Interestingly, this case is in contrast to those cited by the plaintiff considering that here the plaintiff did not present any evidence of a missing gutter or run-off water that could have accumulated and become black ice causing plaintiff's fall (Migli v. Davenport, 249 AD2d 932, 933 [2nd Dept., 1998]). Therefore, summary judgment is appropriate.
Ruggiero Lawn Maintenance Company
Generally, "breach of a contractual obligation will not be sufficient in and of itself to impose tort liability to noncontracting third parties upon the promisor" (Church v. Callanan Indus., 99 N.Y.2d 104). However, there are three circumstances where liability is imposed; first, where, in failing to exercise reasonable care in the performance of its duties, the [contracting party] launched a force or instrument of harm; second, when the plaintiff detrimentally relied upon the continued performance of the [contracting party]; or lastly, where [the contracting party] has entirely displaced the property owner's duty to maintain the premises safely (Roach v. AVR Realty Co., LLC, 41 AD3d 821, 822 [2nd Dept. 2007]; Espinal v. Melville Snow Contractors, 98 NY2d 136, 140).

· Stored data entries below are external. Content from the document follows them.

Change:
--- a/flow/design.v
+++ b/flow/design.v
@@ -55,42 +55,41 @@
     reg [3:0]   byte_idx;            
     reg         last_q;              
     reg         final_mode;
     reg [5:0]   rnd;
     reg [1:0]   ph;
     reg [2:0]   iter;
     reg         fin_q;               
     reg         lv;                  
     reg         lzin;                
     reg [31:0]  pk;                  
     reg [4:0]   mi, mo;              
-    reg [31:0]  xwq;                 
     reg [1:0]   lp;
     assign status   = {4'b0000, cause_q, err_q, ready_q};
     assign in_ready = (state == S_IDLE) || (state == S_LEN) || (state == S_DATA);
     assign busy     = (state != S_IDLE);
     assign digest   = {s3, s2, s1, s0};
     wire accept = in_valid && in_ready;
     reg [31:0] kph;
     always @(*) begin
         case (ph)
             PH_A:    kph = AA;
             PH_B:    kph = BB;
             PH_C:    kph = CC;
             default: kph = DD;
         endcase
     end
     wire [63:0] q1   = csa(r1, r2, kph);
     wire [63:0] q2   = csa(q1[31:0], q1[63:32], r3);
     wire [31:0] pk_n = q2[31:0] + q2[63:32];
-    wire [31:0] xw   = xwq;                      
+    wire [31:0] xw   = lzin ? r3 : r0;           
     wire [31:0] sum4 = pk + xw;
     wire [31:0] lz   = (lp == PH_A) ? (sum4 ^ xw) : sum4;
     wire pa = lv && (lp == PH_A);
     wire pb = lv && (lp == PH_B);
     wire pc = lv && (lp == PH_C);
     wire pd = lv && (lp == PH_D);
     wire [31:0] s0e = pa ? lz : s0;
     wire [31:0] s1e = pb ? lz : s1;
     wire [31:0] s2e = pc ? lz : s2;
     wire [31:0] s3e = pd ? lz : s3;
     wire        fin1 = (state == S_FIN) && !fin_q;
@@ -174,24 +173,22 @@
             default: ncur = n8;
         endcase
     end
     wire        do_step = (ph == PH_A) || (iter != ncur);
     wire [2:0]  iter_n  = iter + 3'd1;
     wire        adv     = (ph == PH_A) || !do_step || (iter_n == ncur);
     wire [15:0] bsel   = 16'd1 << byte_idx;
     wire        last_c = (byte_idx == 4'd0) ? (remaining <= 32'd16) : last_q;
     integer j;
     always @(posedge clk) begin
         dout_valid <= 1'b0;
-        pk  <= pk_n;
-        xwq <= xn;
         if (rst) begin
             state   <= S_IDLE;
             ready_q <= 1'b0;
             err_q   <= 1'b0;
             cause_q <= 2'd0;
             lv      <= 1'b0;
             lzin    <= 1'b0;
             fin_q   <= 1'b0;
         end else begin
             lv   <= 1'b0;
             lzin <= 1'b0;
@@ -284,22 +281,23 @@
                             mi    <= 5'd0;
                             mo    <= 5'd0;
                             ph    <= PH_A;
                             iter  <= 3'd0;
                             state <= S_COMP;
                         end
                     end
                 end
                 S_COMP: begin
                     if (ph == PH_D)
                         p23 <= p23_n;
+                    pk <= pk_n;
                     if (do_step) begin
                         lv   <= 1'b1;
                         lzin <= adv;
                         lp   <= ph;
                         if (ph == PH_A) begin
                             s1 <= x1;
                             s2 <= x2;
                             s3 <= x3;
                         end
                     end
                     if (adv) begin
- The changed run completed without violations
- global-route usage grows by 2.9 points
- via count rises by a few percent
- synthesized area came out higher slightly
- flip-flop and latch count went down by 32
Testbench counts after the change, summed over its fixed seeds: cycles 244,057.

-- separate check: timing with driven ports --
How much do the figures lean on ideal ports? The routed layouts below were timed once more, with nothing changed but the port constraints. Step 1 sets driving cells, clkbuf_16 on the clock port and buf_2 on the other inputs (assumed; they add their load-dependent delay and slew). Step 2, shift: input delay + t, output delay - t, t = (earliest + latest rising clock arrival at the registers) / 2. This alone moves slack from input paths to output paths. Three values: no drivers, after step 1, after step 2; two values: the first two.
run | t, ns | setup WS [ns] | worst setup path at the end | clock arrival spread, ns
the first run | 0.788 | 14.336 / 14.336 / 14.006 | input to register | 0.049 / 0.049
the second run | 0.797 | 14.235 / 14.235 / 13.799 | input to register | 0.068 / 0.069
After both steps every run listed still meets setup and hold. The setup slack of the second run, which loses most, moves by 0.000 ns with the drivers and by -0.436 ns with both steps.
What follows belongs to an exercise in optimizing a design on an open flow for small area, a short achievable clock period and few clock cycles per item; a production flow would make more cautious choices.
At most, simulation tests tie the RTL to the original design; equivalence was not proved.
For runs 1 to 3, only the layout was checked, not whether the RTL still works.
No activity file was given, so power comes from the tool's default toggle rates.

**config.mk**
```make
export PLATFORM = sky130hd
export DESIGN_NAME = anim_frame_encoder
export DESIGN_NICKNAME = anim_frame_encoder
export VERILOG_FILES = /design/flow/design.v
export SDC_FILE = /design/flow/constraint.sdc
export NUM_CORES = 4
export LEC_CHECK = 0
export CAP_MARGIN = 20
export CORE_MARGIN = 2
export CORE_UTILIZATION = 40
export SLEW_MARGIN = 20
```
**design.v**
```verilog
module bit_writer (
    input  wire        clk,
    input  wire        rst,
    input  wire        f_valid,
    output wire        f_ready,
    input  wire [14:0] f_data,
    input  wire [3:0]  f_width,
    input  wire        flush,
    output wire        out_valid,
    input  wire        out_ready,
    output wire [7:0]  out_data,
    output wire        out_last
);
    reg        F_v;
    reg [14:0] F_d;
    reg [3:0]  F_w;
    reg [29:0] acc;    
    reg [4:0]  c;      
    reg        e0_v, e1_v, e0_l, e1_l;
    reg [7:0]  e0_d, e1_d;
    wire fl    = flush & ~F_v;
    wire room  = ~e1_v;
    wire avail = (c > 5'd8) | (fl & (c != 5'd0));
    wire emit  = avail & room;
    wire lastb = fl & (c <= 5'd8);
    wire [4:0] c1 = emit ? (c[4] | c[3] ? c - 5'd8 : 5'd0) : c;
    wire take  = F_v & (c1 <= 5'd15);
    reg  rdy_r;
    assign f_ready = ~F_v | rdy_r;
    wire [4:0] c_n    = take ? c1 + {1'b0, F_w} : c1;
    wire       e1_v_n = e1_v ? ~(~e0_v | pop) : (emit & e0_v & ~pop);
    wire [29:0] acc1 = emit ? {8'd0, acc[29:8]} : acc;
    wire [29:0] ins  = {15'd0, F_d} << c1;
    wire pop = e0_v & out_ready;
    assign out_valid = e0_v;
    assign out_data  = e0_d;
    assign out_last  = e0_l;
    always @(posedge clk) begin
        if (rst) begin
            F_v  <= 1'b0;
            rdy_r <= 1'b1;
            acc  <= 30'd0;
            c    <= 5'd0;
            e0_v <= 1'b0;
            e1_v <= 1'b0;
        end else begin
            if (f_ready) begin
                F_v <= f_valid;
                F_d <= f_data;
                F_w <= f_width;
            end else if (take) begin
                F_v <= 1'b0;
            end
            acc   <= take ? (acc1 | ins) : acc1;
            c     <= c_n;
            rdy_r <= (c_n <= 5'd15) | (~e1_v_n & (c_n <= 5'd23));
            if (~e0_v | pop) begin
                if (e1_v) begin
                    e0_v <= 1'b1;
                    e0_d <= e1_d;
                    e0_l <= e1_l;
                    e1_v <= 1'b0;
                end else begin
                    e0_v <= emit;
                    e0_d <= acc[7:0];
                    e0_l <= lastb;
                end
            end else if (emit) begin
                e1_v <= 1'b1;
                e1_d <= acc[7:0];
                e1_l <= lastb;
            end
        end
    end
endmodule
module anim_frame_encoder #(
    parameter NPIX = 4096
) (
    input  wire       clk,
    input  wire       rst,
    input  wire       start,
    input  wire       literal,
    input  wire [2:0] bpp,
    output wire       busy,
    input  wire       pix_valid,
    output wire       pix_ready,
    input  wire [6:0] pix_cur,
    input  wire [6:0] pix_ref,
    output wire       out_valid,
    input  wire       out_ready,
    output wire [7:0] out_data,
    output wire       out_last
);
    localparam N  = 132;               
    localparam PW = $clog2(NPIX + 1);
    localparam M_START = 2'd0;         
    localparam M_SAME  = 2'd1;         
    localparam M_DIFF  = 2'd2;         
    reg        busy_r;
    reg        lit_r;
    reg [2:0]  bpp_r;
    wire       start_take = start & ~busy_r;
    reg        q0_v, q1_v;
    reg [6:0]  q0_val, q1_val;
    reg        q0_eq, q1_eq;
    reg [PW-1:0] in_left;              
    reg        in_nz;                  
    reg        pix_ready_r;
    assign pix_ready = pix_ready_r;
    wire take   = pix_valid & pix_ready;
    wire new_eq = (pix_cur == pix_ref);
    wire all_in = ~in_nz & ~q0_v;      
    reg [7*N-1:0] rval;
    reg [N-1:0]   rstop;
    reg [7:0]     cnt;                 
    reg [7:0]     d;                   
    reg           h1, h2, h3;          
    wire [6:0] v = rval[7*(N-1) +: 7];
    wire       s = rstop[N-1];
    wire [127:0] f;
    assign f[0] = 1'b0;
    genvar gk;
    generate
        for (gk = 1; gk < 128; gk = gk + 1) begin : g_f
            assign f[gk] = rstop[N - 2 - gk];
        end
    endgenerate
    wire        enc_f_n;
    wire [6:0]  enc_k_n;
    ffs128 u_ffs (.x(f), .found(enc_f_n), .idx(enc_k_n));
    reg        enc_f;
    reg [6:0]  enc_k;
    reg        snapok;
    reg [1:0]    mode;
    reg [6:0]    len;                  
    reg [7:0]    left;                 
    reg          s1, s2;               
    reg [PW-1:0] rem;                  
    reg          ex_done;
    wire f_ready;
    reg  is_head;                      
    reg  rem1;                         
    reg  rem_le;                       
    wire fin_ok  = (cnt >= 8'd4) | all_in;
    wire [7:0] ldiff = enc_f ? {1'b0, enc_k} :
                       (rem_le ? rem[7:0] : 8'd128);
    wire valid_d = enc_f | snapok;
    wire [7:0] len1 = {1'b0, len} + 8'd1;
    wire eqn     = (len <= 7'd2) | s2;
    wire sclose  = (&len) | rem1 | ~eqn;
    reg        cons;
    reg        fv;
    reg [14:0] fd;
    reg [3:0]  fw;
    wire lit_take = lit_r & busy_r & q0_v & f_ready & ~ex_done;
    always @(*) begin
        cons = 1'b0;
        fv   = 1'b0;
        fd   = {8'd0, v};
        fw   = {1'b0, bpp_r};
        if (lit_r) begin
            fv = lit_take;
            fd = {8'd0, q0_val};
        end else if (is_head) begin
            case (mode)
                M_START: if (fin_ok) begin
                    if (s) begin
                        cons = 1'b1;
                    end else if (valid_d & f_ready) begin
                        cons = 1'b1;
                        fv   = 1'b1;
                        fd   = {v, ldiff[6:0], 1'b1};
                        fw   = 4'd8 + {1'b0, bpp_r};
                    end
                end
                M_SAME: if (fin_ok) begin
                    if (~sclose) begin
                        cons = 1'b1;
                    end else if (f_ready) begin
                        cons = 1'b1;
                        fv   = 1'b1;
                        fd   = {7'd0, len1[6:0], 1'b0};
                        fw   = 4'd8;
                    end
                end
                default: if (f_ready) begin
                    cons = 1'b1;
                    fv   = 1'b1;
                end
            endcase
        end
    end
    wire [7:0] cnt_m1 = cnt - 8'd1;
    wire [7:0] cnt_p1 = cnt + 8'd1;
    wire [7:0] d_p1   = (d == N - 1) ? 8'd0 : d + 8'd1;
    wire live    = (d < cnt);
    wire ins_ok  = cons ? ((cnt == N) | (cnt == 8'd1)) : ((cnt == 8'd0) | (d == cnt));
    wire ins     = q0_v & ~lit_r & busy_r & ins_ok;
    wire pop_q   = ins | lit_take;
    wire q1_v_n  = (~q0_v | pop_q) ? (q1_v & take) : (q1_v | take);
    bit_writer u_writer (
        .clk      (clk),
        .rst      (rst),
        .f_valid  (fv),
        .f_ready  (f_ready),
        .f_data   (fd),
        .f_width  (fw),
        .flush    (ex_done),
        .out_valid(out_valid),
        .out_ready(out_ready),
        .out_data (out_data),
        .out_last (out_last)
    );
    assign busy = busy_r;
    wire [6:0] vin = ins ? q0_val : v;
    wire       sin = ~ins & live & ~cons & s;
    always @(posedge clk) begin
        rval  <= {rval[7*(N-1)-1:0], vin};
        rstop <= {rstop[N-2:3], (ins ? (h1 & h2 & h3 & q0_eq) : rstop[2]), rstop[1:0], sin};
        enc_f <= enc_f_n;
        enc_k <= enc_k_n;
    end
    always @(posedge clk) begin
        if (rst) begin
            busy_r  <= 1'b0;
            lit_r   <= 1'b0;
            bpp_r   <= 3'd1;
            q0_v    <= 1'b0;
            q1_v    <= 1'b0;
            in_left <= NPIX;
            in_nz   <= 1'b1;
            cnt     <= 8'd0;
            d       <= 8'd0;
            is_head <= 1'b0;
            pix_ready_r <= 1'b1;
            mode    <= M_START;
            ex_done <= 1'b0;
            snapok  <= 1'b0;
        end else begin
            snapok <= (cons ? (cnt >= N) : (cnt >= N - 1)) | all_in;
            if (~q0_v | pop_q) begin
                if (q1_v) begin
                    q0_val <= q1_val;
                    q0_eq  <= q1_eq;
                    q1_v   <= take;
                    q1_val <= pix_cur;
                    q1_eq  <= new_eq;
                end else begin
                    q0_v   <= take;
                    q0_val <= pix_cur;
                    q0_eq  <= new_eq;
                end
            end else if (take) begin
                q1_v   <= 1'b1;
                q1_val <= pix_cur;
                q1_eq  <= new_eq;
            end
            if (take) begin
                in_left <= in_left - 1'b1;
                in_nz   <= (in_left != 1);
            end
            pix_ready_r <= ~q1_v_n & (take ? (in_left != 1) : in_nz);
            cnt <= (cons == ins) ? cnt : (cons ? cnt_m1 : cnt_p1);
            if (cons)
                d <= ((cnt == 8'd1) & ins) ? 8'd1 : 8'd0;
            else if ((cnt == 8'd0) & ins)
                d <= 8'd1;
            else
                d <= d_p1;
            if (ins) begin
                h3 <= h2;
                h2 <= h1;
                h1 <= q0_eq;
            end
            is_head <= cons ? (cnt >= 8'd2) : ((cnt != 8'd0) & (d == N - 1));
            if (cons | lit_take) begin
                rem    <= rem - 1'b1;
                rem1   <= (rem == 2);
                rem_le <= (rem <= 129);
                if (rem1)
                    ex_done <= 1'b1;
            end
            if (cons) begin
                s2 <= s1;
                s1 <= s;
                case (mode)
                    M_START: begin
                        if (s) begin
                            mode <= M_SAME;
                            len  <= 7'd1;
                        end else if (ldiff != 8'd1) begin
                            mode <= M_DIFF;
                            left <= ldiff - 8'd1;
                        end
                    end
                    M_SAME: begin
                        if (sclose) mode <= M_START;
                        else        len  <= len1[6:0];
                    end
                    default: begin
                        left <= left - 8'd1;
                        if (left == 8'd1) mode <= M_START;
                    end
                endcase
            end
            if (start_take) begin
                busy_r  <= 1'b1;
                lit_r   <= literal;
                bpp_r   <= bpp;
                in_left <= NPIX - take;
                in_nz   <= (NPIX - take) != 0;
                rem     <= NPIX;
                rem1    <= (NPIX == 1);
                rem_le  <= (NPIX <= 128);
                is_head <= 1'b0;
                mode    <= M_START;
                ex_done <= 1'b0;
                cnt     <= 8'd0;
                h1      <= 1'b0;
                h2      <= 1'b0;
                h3      <= 1'b0;
            end
            if (out_valid & out_ready & out_last) begin
                busy_r  <= 1'b0;
                in_left <= NPIX;
                in_nz   <= 1'b1;
                pix_ready_r <= 1'b1;
            end
        end
    end
endmodule
module ffs128 (
    input  wire [127:0] x,
    output wire         found,
    output wire [6:0]   idx
);
    wire [63:0] f1; wire [63:0]  i1;
    wire [31:0] f2; wire [63:0]  i2;
    wire [15:0] f3; wire [47:0]  i3;
    wire [7:0]  f4; wire [31:0]  i4;
    wire [3:0]  f5; wire [19:0]  i5;
    wire [1:0]  f6; wire [11:0]  i6;
    genvar n;
    generate
        for (n = 0; n < 64; n = n + 1) begin : l1
            assign f1[n] = x[2*n] | x[2*n+1];
            assign i1[n] = ~x[2*n];
        end
        for (n = 0; n < 32; n = n + 1) begin : l2
            assign f2[n] = f1[2*n] | f1[2*n+1];
            assign i2[2*n +: 2] = f1[2*n] ? {1'b0, i1[2*n]} : {1'b1, i1[2*n+1]};
        end
        for (n = 0; n < 16; n = n + 1) begin : l3
            assign f3[n] = f2[2*n] | f2[2*n+1];
            assign i3[3*n +: 3] = f2[2*n] ? {1'b0, i2[4*n +: 2]} : {1'b1, i2[4*n+2 +: 2]};
        end
        for (n = 0; n < 8; n = n + 1) begin : l4
            assign f4[n] = f3[2*n] | f3[2*n+1];
            assign i4[4*n +: 4] = f3[2*n] ? {1'b0, i3[6*n +: 3]} : {1'b1, i3[6*n+3 +: 3]};
        end
        for (n = 0; n < 4; n = n + 1) begin : l5
            assign f5[n] = f4[2*n] | f4[2*n+1];
            assign i5[5*n +: 5] = f4[2*n] ? {1'b0, i4[8*n +: 4]} : {1'b1, i4[8*n+4 +: 4]};
        end
        for (n = 0; n < 2; n = n + 1) begin : l6
            assign f6[n] = f5[2*n] | f5[2*n+1];
            assign i6[6*n +: 6] = f5[2*n] ? {1'b0, i5[10*n +: 5]} : {1'b1, i5[10*n+5 +: 5]};
        end
    endgenerate
    assign found = f6[0] | f6[1];
    assign idx   = f6[0] ? {1'b0, i6[5:0]} : {1'b1, i6[11:6]};
endmodule
```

Here, defendant Ruggiero has met its burden establishing a prima facie entitlement to summary judgment (Alvarez v. Prospect Hosp., 68 NY2d, 320, 326). Defendant Ruggiero has presented evidence that there was no contractual relationship between it and Gil Court. Ruggiero's snow removal services were utilized only on an as needed basis when called by the Gil Court representative Victoria Joseph. In addition, there is no evidence that defendant Ruggiero created or had any actual or constructive notice of the hazardous condition (Simmons v. Elmcrest Homeowners' Ass'n, 11 AD3d 447, 447 [2nd Dept. 2004]). Further, the plaintiff does not oppose this motion for summary judgment and as such, summary judgment is appropriate.
Accordingly, it is
ORDERED that the defendant's Paul Bacany, Jr. and Jacqueline Bacany's motion for summary judgment is hereby granted, and it is further
ORDERED that the defendants Gil Court Homeowners Association, Inc.'s motion for summary judgment is hereby granted, and it is further
ORDERED that defendant Ruggiero's Lawn Maintenance Company's motion for summary judgment is granted, and it is further
ORDERED that plaintiff, Robert Raheb's motion for summary judgment against defendant Gil Court Homeowners Association is hereby denied, and it is further,
ORDERED that the Clerk enter Judgment accordingly.
THIS IS THE DECISION AND ORDER OF THE COURT.